§ WHAT YOU SHOULD DO
Look over the listing below and tally the lines in which the word "cycle" turns up. Answer with the tally only.

§ WORKING DATA
────────
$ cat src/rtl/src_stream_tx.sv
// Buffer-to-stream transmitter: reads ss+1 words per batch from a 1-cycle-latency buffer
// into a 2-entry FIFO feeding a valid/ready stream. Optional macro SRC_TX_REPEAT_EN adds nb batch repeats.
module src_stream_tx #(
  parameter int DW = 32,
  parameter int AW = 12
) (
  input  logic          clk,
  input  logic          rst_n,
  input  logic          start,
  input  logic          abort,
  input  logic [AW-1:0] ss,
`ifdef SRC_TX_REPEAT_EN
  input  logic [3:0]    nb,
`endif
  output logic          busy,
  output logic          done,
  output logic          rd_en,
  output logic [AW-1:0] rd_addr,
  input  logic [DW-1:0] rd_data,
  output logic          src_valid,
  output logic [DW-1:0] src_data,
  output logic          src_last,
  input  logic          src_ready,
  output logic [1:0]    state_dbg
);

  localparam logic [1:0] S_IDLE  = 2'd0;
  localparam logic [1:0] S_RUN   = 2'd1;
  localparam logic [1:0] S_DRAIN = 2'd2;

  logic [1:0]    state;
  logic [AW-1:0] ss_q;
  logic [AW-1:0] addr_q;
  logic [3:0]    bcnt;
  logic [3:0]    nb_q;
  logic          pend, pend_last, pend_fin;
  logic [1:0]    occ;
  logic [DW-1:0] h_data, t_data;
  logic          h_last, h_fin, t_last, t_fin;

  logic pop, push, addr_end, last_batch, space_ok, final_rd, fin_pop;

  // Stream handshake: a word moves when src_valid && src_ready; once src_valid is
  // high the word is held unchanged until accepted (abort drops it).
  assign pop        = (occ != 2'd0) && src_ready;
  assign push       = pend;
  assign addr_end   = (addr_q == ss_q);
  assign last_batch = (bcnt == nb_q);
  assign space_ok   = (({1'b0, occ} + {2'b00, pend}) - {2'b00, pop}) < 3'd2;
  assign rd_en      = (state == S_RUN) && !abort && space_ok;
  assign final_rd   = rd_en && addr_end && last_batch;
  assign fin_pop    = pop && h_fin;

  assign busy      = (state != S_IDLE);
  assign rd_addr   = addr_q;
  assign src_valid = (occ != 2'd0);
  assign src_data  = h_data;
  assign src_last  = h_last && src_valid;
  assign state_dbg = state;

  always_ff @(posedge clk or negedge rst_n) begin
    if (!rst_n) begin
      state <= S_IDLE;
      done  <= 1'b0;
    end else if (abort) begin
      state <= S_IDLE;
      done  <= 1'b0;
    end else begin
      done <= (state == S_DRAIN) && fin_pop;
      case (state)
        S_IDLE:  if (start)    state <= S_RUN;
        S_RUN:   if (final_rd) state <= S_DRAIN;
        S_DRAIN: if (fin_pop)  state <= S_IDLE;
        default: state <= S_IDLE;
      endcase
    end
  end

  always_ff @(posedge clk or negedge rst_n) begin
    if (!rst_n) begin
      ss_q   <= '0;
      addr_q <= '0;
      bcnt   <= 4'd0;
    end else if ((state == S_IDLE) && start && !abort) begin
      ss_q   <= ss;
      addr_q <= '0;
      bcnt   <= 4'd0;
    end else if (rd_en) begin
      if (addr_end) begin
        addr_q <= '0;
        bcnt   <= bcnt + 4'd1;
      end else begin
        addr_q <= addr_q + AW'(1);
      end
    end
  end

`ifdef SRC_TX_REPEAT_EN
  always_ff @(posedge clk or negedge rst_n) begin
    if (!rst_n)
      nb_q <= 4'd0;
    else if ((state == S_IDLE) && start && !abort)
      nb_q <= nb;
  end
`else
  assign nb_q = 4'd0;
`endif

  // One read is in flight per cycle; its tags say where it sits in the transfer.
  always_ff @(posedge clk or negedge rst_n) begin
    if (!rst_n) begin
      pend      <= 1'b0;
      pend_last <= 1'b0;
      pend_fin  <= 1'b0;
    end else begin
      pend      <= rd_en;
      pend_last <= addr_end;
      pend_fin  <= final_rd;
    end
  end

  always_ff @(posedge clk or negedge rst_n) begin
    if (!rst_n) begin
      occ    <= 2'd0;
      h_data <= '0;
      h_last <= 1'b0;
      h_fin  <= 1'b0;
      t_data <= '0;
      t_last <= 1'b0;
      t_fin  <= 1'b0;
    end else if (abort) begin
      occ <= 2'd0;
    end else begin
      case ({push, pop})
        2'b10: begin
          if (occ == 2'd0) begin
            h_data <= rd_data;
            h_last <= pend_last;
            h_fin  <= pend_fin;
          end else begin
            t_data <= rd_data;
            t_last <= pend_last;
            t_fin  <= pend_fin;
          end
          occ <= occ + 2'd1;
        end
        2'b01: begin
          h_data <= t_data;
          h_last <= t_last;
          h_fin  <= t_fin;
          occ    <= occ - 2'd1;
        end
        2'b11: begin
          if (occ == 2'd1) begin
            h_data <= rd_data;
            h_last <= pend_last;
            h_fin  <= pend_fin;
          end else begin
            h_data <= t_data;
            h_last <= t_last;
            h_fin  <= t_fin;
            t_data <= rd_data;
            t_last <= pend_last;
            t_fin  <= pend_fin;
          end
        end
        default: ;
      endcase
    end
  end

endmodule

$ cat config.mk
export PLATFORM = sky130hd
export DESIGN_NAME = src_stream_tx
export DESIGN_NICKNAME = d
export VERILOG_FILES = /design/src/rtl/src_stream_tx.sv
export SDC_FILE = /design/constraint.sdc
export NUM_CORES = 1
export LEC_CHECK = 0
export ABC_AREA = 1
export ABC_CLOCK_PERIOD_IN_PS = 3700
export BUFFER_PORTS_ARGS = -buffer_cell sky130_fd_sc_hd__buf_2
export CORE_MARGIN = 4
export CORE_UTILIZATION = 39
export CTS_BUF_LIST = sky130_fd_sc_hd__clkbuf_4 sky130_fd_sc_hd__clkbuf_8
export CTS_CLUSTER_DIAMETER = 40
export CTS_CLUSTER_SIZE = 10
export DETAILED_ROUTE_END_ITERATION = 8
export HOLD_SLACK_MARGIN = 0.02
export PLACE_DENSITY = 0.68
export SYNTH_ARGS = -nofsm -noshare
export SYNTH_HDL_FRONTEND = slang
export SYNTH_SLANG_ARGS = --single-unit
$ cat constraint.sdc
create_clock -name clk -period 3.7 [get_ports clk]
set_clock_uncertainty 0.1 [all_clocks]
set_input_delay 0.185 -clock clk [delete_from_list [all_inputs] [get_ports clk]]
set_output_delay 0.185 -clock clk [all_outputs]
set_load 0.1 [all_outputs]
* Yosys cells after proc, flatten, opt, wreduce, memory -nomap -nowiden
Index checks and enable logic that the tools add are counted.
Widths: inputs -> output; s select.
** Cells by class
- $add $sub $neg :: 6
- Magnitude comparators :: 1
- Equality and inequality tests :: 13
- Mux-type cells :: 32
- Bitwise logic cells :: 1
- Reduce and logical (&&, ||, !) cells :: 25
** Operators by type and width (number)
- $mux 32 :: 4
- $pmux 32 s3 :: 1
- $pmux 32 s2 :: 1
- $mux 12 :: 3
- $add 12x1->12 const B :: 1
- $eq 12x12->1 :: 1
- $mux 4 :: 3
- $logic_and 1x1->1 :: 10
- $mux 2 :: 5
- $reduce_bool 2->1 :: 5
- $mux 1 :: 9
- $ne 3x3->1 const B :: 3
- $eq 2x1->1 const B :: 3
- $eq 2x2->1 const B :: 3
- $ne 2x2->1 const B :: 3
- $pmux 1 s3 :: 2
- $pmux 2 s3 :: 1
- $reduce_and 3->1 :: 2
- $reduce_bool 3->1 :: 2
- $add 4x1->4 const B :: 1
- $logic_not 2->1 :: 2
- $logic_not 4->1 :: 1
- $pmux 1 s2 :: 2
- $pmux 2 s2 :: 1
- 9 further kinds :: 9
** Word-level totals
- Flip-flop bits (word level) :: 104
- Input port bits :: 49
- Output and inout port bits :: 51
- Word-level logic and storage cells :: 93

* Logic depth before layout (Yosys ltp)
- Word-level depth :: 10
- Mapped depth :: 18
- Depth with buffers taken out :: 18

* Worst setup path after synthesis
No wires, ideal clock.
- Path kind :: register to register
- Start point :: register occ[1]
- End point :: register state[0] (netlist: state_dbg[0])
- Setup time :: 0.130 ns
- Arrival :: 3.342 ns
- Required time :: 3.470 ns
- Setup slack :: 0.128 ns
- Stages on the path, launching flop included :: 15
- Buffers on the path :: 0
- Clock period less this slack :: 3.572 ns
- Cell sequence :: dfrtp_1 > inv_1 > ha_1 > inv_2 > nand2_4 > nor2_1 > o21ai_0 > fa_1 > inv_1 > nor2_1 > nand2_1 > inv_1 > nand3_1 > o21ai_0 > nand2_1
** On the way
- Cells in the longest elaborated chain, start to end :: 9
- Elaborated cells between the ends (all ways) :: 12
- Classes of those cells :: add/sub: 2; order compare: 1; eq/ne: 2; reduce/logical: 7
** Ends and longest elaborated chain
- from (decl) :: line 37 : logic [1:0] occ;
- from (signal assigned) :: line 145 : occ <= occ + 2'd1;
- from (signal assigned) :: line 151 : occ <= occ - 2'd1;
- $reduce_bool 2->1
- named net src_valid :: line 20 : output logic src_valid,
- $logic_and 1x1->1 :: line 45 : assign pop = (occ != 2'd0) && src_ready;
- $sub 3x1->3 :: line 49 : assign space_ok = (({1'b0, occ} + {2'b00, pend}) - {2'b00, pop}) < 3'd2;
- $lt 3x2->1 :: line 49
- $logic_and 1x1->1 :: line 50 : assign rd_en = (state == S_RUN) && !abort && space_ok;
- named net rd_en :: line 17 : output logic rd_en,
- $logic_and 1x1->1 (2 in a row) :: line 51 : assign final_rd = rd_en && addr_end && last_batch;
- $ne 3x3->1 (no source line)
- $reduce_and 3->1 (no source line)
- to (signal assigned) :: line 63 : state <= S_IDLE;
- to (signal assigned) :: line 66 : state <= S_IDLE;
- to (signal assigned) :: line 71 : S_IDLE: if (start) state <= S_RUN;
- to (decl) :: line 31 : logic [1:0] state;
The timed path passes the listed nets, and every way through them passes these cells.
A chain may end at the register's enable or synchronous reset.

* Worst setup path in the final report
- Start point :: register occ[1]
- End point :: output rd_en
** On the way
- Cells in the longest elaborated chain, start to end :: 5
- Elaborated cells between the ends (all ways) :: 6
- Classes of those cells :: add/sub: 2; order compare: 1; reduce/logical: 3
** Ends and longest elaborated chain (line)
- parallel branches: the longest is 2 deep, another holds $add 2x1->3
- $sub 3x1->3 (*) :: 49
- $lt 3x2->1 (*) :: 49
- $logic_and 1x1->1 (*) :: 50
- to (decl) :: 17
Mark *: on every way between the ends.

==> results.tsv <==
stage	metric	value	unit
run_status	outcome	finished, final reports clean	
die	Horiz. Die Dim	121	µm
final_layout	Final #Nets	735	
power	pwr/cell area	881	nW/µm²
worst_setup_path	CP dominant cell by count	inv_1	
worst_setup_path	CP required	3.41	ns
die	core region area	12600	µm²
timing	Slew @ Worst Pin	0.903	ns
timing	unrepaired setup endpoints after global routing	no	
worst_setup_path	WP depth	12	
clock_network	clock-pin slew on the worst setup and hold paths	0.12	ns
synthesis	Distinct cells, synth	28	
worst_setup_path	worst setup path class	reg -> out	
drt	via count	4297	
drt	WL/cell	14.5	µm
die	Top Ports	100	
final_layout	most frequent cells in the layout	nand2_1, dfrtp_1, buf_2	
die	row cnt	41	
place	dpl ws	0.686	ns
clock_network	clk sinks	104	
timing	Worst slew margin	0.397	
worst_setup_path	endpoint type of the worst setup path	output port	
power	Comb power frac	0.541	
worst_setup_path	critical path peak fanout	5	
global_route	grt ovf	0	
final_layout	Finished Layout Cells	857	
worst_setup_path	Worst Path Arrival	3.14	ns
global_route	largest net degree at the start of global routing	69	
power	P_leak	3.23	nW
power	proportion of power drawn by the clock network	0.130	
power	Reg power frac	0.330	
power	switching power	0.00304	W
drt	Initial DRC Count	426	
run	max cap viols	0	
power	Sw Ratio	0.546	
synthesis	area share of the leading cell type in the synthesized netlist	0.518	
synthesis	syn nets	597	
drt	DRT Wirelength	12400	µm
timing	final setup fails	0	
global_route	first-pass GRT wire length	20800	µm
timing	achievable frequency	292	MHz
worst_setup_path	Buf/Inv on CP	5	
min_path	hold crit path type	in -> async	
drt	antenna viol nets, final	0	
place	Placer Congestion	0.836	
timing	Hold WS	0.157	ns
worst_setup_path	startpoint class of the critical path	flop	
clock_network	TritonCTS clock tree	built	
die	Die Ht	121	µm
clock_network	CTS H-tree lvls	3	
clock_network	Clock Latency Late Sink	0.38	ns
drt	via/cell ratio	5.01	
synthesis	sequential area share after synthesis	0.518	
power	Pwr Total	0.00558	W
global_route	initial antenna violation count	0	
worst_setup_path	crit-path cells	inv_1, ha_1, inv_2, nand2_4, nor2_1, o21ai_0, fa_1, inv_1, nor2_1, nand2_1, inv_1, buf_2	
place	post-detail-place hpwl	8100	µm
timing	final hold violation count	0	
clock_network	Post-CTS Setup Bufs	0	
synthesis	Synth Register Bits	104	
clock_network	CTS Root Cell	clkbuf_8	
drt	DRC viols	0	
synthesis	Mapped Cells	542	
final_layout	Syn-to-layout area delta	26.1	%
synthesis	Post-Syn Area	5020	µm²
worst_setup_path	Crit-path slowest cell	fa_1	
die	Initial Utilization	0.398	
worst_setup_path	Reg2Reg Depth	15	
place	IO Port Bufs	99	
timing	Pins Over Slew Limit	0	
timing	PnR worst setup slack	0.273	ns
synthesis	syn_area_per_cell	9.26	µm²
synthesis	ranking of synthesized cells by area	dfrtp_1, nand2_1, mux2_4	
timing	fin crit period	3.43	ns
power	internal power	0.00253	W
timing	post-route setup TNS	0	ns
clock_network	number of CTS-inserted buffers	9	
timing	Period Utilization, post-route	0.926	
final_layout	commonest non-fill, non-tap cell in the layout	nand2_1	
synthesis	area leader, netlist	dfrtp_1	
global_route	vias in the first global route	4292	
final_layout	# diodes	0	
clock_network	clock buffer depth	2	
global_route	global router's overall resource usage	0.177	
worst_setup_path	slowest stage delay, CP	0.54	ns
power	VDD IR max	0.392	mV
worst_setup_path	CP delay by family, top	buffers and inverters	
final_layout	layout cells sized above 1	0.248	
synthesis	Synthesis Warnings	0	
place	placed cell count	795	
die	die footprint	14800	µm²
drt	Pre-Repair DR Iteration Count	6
────────
§ ANSWER FOR THIS EXERCISE
2